# PROBLEM STATEMENT
Return every line from the one with "CTS_CLUSTER_DIAMETER = 27" through the one with "Lane 2 reached", inclusive, exactly as it appears below.

# SUPPLIED MATERIAL
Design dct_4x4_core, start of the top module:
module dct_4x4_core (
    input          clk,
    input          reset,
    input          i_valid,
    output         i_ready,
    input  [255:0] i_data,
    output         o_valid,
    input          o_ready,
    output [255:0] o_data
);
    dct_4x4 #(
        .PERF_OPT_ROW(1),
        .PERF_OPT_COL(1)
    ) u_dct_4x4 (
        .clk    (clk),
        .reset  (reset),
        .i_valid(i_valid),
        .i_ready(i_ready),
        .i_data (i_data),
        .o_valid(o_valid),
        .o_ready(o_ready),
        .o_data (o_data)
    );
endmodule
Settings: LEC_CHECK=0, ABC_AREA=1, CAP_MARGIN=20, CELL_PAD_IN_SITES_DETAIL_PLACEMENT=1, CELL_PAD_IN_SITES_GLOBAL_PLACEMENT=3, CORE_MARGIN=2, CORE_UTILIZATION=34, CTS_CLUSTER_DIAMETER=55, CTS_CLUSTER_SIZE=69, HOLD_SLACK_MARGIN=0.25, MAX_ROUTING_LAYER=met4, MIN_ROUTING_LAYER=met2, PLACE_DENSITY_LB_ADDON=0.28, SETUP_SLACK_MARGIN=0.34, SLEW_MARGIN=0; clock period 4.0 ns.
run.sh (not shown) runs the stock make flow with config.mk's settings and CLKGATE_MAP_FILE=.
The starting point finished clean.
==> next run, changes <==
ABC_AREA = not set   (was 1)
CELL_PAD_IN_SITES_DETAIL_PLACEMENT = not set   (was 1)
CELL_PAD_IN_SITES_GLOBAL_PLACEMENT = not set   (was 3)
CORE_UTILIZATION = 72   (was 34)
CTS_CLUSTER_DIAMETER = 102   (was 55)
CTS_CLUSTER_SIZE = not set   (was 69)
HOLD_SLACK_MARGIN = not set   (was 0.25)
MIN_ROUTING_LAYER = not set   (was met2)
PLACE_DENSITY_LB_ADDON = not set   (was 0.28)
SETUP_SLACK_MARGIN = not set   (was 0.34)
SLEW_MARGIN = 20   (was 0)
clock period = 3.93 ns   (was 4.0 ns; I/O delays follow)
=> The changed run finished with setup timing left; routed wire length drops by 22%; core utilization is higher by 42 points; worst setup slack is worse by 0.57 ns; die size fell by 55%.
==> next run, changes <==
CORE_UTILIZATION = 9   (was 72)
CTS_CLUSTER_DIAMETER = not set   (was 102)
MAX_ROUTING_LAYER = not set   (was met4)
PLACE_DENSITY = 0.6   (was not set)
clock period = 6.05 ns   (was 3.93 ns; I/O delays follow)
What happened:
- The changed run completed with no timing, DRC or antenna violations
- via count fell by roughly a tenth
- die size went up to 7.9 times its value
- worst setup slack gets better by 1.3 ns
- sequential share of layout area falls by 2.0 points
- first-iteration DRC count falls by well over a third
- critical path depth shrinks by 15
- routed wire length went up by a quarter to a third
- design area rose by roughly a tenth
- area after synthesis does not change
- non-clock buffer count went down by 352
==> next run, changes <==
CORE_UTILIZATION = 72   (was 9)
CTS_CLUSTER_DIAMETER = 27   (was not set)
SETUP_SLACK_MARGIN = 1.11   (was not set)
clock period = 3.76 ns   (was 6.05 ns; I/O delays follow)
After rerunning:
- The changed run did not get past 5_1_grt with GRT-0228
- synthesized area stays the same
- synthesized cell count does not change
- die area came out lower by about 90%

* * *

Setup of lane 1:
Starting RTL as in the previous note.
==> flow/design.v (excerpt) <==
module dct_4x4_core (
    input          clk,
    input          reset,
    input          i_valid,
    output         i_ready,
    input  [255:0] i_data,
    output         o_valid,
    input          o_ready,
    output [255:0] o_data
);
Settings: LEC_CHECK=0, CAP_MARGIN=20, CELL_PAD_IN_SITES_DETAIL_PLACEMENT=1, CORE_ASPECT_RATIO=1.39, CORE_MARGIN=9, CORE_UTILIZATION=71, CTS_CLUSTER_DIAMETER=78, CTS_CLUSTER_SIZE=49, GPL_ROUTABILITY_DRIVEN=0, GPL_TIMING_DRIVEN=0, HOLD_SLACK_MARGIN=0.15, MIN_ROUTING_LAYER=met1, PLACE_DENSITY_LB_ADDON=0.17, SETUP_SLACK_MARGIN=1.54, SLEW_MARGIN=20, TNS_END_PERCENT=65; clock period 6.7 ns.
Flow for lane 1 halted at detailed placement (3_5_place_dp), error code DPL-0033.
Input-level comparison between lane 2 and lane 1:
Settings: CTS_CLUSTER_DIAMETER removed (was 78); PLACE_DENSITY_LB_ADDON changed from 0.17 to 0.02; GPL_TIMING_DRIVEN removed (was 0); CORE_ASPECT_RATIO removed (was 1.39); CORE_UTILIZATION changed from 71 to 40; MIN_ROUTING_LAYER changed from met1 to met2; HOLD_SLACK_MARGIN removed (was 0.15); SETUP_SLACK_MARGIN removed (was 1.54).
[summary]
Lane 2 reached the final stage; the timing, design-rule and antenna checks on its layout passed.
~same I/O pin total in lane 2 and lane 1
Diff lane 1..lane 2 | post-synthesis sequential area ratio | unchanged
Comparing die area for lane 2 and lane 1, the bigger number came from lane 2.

...

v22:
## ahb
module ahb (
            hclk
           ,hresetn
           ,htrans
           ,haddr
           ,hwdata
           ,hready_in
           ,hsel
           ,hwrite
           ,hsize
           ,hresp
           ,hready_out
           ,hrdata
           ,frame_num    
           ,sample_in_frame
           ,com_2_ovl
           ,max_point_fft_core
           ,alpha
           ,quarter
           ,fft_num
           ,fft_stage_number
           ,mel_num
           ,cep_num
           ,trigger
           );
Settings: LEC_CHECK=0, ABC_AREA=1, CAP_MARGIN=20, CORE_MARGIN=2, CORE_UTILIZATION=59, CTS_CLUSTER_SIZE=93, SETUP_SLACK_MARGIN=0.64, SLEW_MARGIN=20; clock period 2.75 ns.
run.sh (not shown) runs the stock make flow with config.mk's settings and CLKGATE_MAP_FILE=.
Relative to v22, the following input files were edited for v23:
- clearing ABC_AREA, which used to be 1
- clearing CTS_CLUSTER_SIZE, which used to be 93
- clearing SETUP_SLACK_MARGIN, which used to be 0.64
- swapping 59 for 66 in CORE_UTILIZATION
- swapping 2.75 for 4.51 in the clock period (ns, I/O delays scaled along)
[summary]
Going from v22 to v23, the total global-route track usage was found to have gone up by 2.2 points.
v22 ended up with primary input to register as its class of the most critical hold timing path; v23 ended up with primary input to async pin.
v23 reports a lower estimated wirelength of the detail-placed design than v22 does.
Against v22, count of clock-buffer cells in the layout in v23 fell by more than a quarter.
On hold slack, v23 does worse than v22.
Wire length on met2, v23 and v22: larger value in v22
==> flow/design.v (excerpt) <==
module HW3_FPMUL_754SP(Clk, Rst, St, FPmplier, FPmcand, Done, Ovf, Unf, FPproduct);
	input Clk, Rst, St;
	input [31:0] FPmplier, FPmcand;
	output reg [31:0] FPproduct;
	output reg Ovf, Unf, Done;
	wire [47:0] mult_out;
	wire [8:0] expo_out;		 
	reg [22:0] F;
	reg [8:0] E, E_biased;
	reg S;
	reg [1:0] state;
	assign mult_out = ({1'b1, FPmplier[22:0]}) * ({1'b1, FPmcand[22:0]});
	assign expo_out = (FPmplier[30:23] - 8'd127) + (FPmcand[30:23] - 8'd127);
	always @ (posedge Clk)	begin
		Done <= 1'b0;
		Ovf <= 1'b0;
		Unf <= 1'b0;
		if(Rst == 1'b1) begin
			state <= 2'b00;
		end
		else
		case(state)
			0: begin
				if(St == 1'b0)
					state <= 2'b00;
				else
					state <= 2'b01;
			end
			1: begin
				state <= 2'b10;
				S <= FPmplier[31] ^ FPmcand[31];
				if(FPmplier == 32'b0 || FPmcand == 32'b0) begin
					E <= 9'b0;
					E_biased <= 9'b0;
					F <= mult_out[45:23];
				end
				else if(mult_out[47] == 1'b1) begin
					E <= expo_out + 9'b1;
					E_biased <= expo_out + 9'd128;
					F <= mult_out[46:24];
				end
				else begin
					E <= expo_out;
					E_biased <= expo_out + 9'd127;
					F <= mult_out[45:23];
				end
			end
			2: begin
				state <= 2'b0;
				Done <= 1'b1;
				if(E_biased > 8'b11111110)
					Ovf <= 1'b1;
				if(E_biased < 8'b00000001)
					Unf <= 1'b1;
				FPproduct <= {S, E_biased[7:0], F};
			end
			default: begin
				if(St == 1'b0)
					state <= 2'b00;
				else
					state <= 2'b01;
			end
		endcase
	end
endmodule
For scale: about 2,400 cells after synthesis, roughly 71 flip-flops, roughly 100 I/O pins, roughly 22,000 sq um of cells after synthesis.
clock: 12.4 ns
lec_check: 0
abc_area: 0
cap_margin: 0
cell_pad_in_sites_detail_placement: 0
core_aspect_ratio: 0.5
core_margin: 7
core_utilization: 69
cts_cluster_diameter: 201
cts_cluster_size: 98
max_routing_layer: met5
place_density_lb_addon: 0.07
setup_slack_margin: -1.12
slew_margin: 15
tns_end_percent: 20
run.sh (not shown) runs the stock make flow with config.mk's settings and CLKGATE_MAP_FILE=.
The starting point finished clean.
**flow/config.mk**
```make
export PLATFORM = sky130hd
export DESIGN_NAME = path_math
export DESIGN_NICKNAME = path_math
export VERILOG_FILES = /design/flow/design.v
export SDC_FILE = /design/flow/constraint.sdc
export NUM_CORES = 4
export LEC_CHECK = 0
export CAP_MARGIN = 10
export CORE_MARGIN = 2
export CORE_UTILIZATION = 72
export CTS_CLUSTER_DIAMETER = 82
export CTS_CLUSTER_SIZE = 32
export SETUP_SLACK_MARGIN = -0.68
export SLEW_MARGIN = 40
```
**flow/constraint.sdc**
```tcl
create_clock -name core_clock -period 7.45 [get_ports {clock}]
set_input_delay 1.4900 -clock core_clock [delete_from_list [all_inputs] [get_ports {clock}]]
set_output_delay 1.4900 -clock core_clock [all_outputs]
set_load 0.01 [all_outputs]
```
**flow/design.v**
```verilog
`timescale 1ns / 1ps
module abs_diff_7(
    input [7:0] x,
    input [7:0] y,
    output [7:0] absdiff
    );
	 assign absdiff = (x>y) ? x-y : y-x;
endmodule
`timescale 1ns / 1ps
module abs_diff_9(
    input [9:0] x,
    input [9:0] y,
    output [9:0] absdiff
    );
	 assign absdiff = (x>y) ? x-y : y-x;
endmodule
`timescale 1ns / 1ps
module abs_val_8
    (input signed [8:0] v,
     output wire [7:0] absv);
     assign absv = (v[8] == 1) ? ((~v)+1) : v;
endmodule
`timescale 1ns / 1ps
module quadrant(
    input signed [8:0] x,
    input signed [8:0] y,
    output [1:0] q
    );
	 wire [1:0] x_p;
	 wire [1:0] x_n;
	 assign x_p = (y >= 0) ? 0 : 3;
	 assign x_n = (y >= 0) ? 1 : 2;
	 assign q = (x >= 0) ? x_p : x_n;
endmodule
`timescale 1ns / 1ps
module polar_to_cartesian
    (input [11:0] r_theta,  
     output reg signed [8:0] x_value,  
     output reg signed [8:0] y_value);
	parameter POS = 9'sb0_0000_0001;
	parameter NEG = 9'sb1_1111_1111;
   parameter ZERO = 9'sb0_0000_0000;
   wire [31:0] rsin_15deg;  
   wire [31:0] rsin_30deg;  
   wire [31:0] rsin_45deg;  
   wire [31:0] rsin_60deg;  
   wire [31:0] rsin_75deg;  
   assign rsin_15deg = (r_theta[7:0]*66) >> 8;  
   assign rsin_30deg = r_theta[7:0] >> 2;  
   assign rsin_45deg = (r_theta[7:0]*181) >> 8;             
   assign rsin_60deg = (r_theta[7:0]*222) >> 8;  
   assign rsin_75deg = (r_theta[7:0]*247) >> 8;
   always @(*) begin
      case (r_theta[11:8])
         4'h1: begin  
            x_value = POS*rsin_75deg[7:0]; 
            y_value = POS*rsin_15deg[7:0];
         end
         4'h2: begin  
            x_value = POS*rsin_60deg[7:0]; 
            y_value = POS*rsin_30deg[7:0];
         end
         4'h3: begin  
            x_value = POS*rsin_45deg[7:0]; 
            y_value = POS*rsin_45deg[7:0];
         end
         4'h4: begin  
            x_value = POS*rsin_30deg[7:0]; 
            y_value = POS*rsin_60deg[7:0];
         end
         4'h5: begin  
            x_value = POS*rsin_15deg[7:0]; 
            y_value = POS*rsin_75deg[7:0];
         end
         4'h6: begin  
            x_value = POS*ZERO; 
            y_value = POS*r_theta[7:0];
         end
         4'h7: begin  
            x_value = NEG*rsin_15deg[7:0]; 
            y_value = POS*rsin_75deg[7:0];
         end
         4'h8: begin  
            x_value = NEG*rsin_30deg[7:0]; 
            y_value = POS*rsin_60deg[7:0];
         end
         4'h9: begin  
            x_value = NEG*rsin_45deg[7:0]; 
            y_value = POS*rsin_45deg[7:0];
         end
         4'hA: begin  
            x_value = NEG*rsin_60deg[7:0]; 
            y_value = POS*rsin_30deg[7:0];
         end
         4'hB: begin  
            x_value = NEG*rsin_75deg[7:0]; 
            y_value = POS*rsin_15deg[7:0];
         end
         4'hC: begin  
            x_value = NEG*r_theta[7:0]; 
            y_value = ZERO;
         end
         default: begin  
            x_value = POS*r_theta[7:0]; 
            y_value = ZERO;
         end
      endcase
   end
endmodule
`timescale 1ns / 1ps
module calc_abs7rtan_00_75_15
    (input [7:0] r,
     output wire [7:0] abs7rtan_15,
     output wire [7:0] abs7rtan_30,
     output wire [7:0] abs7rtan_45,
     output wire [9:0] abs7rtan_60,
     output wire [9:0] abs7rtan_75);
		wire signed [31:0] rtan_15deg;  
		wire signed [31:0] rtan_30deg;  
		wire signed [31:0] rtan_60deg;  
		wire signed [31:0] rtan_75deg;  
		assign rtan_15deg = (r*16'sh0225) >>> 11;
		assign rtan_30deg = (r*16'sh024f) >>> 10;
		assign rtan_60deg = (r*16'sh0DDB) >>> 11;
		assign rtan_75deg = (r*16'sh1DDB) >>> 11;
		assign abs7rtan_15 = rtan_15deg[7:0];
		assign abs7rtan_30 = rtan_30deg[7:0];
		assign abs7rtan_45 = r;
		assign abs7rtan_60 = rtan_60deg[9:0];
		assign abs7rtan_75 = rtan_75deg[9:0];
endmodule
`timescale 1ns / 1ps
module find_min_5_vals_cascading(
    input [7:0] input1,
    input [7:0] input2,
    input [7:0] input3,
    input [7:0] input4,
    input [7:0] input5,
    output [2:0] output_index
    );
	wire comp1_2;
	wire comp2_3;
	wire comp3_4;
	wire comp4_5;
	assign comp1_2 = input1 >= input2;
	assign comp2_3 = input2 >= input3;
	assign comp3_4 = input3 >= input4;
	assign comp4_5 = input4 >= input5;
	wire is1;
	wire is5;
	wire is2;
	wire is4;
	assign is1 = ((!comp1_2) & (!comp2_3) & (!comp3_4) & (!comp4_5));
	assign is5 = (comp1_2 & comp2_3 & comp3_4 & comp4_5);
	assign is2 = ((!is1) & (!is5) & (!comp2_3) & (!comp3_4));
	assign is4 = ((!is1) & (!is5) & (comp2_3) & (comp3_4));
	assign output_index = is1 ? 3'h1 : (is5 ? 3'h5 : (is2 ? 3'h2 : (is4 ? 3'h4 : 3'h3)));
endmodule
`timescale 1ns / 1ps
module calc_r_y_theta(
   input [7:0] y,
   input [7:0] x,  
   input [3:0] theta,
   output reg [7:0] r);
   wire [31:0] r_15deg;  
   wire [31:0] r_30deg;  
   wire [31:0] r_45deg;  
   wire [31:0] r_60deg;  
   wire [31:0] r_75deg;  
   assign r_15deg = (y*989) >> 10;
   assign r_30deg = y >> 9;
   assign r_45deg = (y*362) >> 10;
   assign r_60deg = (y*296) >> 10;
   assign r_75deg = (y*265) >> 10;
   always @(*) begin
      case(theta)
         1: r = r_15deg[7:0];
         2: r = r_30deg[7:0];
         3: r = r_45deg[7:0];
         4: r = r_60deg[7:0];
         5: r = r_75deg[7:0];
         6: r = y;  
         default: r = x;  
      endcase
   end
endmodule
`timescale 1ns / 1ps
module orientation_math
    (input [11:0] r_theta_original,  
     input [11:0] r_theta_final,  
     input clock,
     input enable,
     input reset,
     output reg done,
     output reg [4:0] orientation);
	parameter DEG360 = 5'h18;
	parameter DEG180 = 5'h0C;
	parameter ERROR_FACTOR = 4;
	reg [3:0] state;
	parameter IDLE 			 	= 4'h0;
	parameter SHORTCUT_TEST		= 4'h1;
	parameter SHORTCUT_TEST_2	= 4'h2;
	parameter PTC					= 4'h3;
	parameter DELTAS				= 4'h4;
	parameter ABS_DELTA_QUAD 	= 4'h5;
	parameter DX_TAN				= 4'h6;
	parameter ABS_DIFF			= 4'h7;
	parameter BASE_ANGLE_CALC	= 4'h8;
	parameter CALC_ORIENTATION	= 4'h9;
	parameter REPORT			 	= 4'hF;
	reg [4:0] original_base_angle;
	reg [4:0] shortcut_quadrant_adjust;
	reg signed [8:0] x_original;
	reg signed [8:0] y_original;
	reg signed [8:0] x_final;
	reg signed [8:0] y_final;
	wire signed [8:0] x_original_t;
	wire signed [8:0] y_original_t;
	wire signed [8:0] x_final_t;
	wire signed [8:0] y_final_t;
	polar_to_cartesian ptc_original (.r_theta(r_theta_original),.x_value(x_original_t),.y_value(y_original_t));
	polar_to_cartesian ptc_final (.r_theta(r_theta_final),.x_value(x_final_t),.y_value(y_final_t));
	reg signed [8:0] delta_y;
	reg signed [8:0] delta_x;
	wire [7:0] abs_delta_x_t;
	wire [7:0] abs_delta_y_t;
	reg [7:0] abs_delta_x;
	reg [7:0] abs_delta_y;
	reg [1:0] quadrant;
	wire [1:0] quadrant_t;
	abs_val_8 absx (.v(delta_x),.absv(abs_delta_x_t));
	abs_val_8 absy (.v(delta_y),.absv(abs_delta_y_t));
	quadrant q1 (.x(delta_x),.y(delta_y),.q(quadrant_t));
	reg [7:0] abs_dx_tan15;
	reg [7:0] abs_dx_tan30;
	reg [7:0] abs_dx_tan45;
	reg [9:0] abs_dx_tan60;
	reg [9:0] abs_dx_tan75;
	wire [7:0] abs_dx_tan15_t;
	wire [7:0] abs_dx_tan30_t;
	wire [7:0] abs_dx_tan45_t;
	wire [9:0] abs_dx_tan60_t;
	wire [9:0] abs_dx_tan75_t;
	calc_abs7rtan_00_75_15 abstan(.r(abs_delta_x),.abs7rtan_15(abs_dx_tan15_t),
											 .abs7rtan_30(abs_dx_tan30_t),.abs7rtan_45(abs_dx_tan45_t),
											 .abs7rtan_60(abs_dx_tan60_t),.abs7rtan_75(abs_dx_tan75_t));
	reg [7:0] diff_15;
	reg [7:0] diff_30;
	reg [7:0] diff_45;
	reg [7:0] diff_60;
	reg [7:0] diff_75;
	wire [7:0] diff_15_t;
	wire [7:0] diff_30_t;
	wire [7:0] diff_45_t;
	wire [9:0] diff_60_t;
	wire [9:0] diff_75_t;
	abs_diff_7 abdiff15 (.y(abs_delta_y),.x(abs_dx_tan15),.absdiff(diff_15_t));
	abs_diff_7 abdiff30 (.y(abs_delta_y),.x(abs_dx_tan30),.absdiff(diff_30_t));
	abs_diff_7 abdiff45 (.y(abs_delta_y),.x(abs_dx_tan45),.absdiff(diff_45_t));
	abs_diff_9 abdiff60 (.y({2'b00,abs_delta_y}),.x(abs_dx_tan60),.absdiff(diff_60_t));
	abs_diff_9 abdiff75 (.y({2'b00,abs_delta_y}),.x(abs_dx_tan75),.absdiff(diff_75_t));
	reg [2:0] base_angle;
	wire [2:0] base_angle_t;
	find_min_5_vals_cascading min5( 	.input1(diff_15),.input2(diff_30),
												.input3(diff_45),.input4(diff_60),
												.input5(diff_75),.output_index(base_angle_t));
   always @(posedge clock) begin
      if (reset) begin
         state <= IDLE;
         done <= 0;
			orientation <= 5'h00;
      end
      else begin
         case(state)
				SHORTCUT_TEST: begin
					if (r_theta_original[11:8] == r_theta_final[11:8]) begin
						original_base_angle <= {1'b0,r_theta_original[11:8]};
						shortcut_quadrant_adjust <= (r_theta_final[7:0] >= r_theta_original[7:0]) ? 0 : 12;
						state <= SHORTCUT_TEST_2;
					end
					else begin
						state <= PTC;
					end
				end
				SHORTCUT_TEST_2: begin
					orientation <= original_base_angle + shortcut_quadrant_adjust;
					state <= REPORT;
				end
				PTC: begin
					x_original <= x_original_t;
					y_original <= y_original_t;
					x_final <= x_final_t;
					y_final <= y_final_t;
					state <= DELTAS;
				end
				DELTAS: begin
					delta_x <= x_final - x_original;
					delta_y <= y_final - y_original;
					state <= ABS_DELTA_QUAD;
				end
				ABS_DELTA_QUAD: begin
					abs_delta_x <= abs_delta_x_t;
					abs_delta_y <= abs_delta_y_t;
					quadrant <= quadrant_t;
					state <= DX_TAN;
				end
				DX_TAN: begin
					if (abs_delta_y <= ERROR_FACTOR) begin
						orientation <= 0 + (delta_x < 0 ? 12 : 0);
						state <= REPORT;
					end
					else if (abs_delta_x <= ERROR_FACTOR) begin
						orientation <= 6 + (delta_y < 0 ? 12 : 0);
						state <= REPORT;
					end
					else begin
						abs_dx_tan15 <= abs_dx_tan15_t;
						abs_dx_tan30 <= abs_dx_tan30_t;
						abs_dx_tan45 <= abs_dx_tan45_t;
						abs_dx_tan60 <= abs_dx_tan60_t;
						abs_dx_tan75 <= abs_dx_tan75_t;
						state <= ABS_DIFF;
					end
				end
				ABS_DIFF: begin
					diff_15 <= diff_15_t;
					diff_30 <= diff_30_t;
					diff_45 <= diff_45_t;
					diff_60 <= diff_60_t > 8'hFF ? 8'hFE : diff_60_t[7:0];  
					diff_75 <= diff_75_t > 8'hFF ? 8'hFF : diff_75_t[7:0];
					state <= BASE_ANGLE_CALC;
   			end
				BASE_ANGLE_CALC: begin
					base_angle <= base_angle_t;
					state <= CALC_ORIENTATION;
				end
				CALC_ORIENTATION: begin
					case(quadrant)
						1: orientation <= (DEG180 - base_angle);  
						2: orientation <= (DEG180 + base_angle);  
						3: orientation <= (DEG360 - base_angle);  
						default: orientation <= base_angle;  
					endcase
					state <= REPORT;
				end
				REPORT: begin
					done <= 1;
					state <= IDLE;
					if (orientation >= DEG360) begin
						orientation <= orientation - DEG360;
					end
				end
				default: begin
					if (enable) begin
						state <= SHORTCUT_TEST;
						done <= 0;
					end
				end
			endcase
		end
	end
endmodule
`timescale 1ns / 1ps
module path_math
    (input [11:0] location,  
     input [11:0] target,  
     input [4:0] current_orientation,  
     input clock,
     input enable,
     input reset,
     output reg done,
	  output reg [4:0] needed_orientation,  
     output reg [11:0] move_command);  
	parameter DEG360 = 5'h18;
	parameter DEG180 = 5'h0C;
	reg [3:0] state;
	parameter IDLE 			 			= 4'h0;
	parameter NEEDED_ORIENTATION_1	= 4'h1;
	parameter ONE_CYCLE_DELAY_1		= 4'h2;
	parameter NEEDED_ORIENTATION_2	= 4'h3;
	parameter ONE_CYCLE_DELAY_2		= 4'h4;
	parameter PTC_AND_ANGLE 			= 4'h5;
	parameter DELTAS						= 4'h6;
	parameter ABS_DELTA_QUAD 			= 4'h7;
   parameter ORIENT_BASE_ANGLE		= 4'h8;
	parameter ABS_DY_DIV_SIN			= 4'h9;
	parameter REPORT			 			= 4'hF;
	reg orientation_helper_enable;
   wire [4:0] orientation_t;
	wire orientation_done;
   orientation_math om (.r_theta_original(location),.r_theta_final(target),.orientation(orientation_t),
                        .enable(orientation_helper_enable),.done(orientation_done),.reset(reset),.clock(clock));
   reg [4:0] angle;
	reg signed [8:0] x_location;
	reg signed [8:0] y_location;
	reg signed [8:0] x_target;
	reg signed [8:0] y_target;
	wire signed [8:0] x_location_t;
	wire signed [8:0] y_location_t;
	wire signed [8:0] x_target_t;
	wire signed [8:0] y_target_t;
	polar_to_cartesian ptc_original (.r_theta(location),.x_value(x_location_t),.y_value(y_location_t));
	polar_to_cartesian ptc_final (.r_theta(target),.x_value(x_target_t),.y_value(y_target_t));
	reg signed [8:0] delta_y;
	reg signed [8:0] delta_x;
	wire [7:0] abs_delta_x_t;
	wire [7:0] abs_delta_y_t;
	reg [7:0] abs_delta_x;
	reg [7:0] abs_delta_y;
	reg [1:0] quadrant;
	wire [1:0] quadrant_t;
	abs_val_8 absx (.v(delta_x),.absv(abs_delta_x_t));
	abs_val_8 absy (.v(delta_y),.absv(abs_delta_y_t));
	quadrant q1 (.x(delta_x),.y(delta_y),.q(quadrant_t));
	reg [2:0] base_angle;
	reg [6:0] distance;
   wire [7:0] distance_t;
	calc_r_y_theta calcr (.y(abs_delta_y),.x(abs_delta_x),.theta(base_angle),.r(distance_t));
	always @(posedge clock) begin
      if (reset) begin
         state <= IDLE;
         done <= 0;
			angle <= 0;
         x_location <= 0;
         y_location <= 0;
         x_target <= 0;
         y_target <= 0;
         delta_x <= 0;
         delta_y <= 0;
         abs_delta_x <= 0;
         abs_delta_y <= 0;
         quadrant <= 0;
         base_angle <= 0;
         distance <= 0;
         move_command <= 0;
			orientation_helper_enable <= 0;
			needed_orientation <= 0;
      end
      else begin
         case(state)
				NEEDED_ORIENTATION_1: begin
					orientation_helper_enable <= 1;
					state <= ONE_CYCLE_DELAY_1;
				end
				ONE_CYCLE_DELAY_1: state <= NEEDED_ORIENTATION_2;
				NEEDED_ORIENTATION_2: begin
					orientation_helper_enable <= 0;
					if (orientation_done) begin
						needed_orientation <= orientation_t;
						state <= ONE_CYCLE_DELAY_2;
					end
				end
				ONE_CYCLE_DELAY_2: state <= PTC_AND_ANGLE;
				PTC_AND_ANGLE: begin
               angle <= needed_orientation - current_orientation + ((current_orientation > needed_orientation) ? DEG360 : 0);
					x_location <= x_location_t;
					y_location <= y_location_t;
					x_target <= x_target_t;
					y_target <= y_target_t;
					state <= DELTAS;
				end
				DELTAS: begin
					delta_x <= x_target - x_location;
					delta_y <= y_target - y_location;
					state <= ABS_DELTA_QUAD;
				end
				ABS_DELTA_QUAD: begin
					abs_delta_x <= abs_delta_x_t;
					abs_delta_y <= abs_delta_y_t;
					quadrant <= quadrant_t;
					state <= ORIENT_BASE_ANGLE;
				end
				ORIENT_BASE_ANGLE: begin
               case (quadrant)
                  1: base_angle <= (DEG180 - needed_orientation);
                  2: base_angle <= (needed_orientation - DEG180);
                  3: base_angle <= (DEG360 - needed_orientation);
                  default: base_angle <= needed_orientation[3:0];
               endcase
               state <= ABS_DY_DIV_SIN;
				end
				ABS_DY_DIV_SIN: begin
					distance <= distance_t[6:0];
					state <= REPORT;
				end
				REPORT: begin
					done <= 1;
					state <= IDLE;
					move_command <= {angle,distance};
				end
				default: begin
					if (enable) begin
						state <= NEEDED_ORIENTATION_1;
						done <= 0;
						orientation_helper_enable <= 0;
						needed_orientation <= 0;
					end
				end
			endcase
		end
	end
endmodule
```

# RESULT OF THIS TASK
CTS_CLUSTER_DIAMETER = 27   (was not set)
SETUP_SLACK_MARGIN = 1.11   (was not set)
clock period = 3.76 ns   (was 6.05 ns; I/O delays follow)
After rerunning:
- The changed run did not get past 5_1_grt with GRT-0228
- synthesized area stays the same
- synthesized cell count does not change
- die area came out lower by about 90%

* * *

Setup of lane 1:
Starting RTL as in the previous note.
==> flow/design.v (excerpt) <==
module dct_4x4_core (
    input          clk,
    input          reset,
    input          i_valid,
    output         i_ready,
    input  [255:0] i_data,
    output         o_valid,
    input          o_ready,
    output [255:0] o_data
);
Settings: LEC_CHECK=0, CAP_MARGIN=20, CELL_PAD_IN_SITES_DETAIL_PLACEMENT=1, CORE_ASPECT_RATIO=1.39, CORE_MARGIN=9, CORE_UTILIZATION=71, CTS_CLUSTER_DIAMETER=78, CTS_CLUSTER_SIZE=49, GPL_ROUTABILITY_DRIVEN=0, GPL_TIMING_DRIVEN=0, HOLD_SLACK_MARGIN=0.15, MIN_ROUTING_LAYER=met1, PLACE_DENSITY_LB_ADDON=0.17, SETUP_SLACK_MARGIN=1.54, SLEW_MARGIN=20, TNS_END_PERCENT=65; clock period 6.7 ns.
Flow for lane 1 halted at detailed placement (3_5_place_dp), error code DPL-0033.
Input-level comparison between lane 2 and lane 1:
Settings: CTS_CLUSTER_DIAMETER removed (was 78); PLACE_DENSITY_LB_ADDON changed from 0.17 to 0.02; GPL_TIMING_DRIVEN removed (was 0); CORE_ASPECT_RATIO removed (was 1.39); CORE_UTILIZATION changed from 71 to 40; MIN_ROUTING_LAYER changed from met1 to met2; HOLD_SLACK_MARGIN removed (was 0.15); SETUP_SLACK_MARGIN removed (was 1.54).
[summary]
Lane 2 reached the final stage; the timing, design-rule and antenna checks on its layout passed.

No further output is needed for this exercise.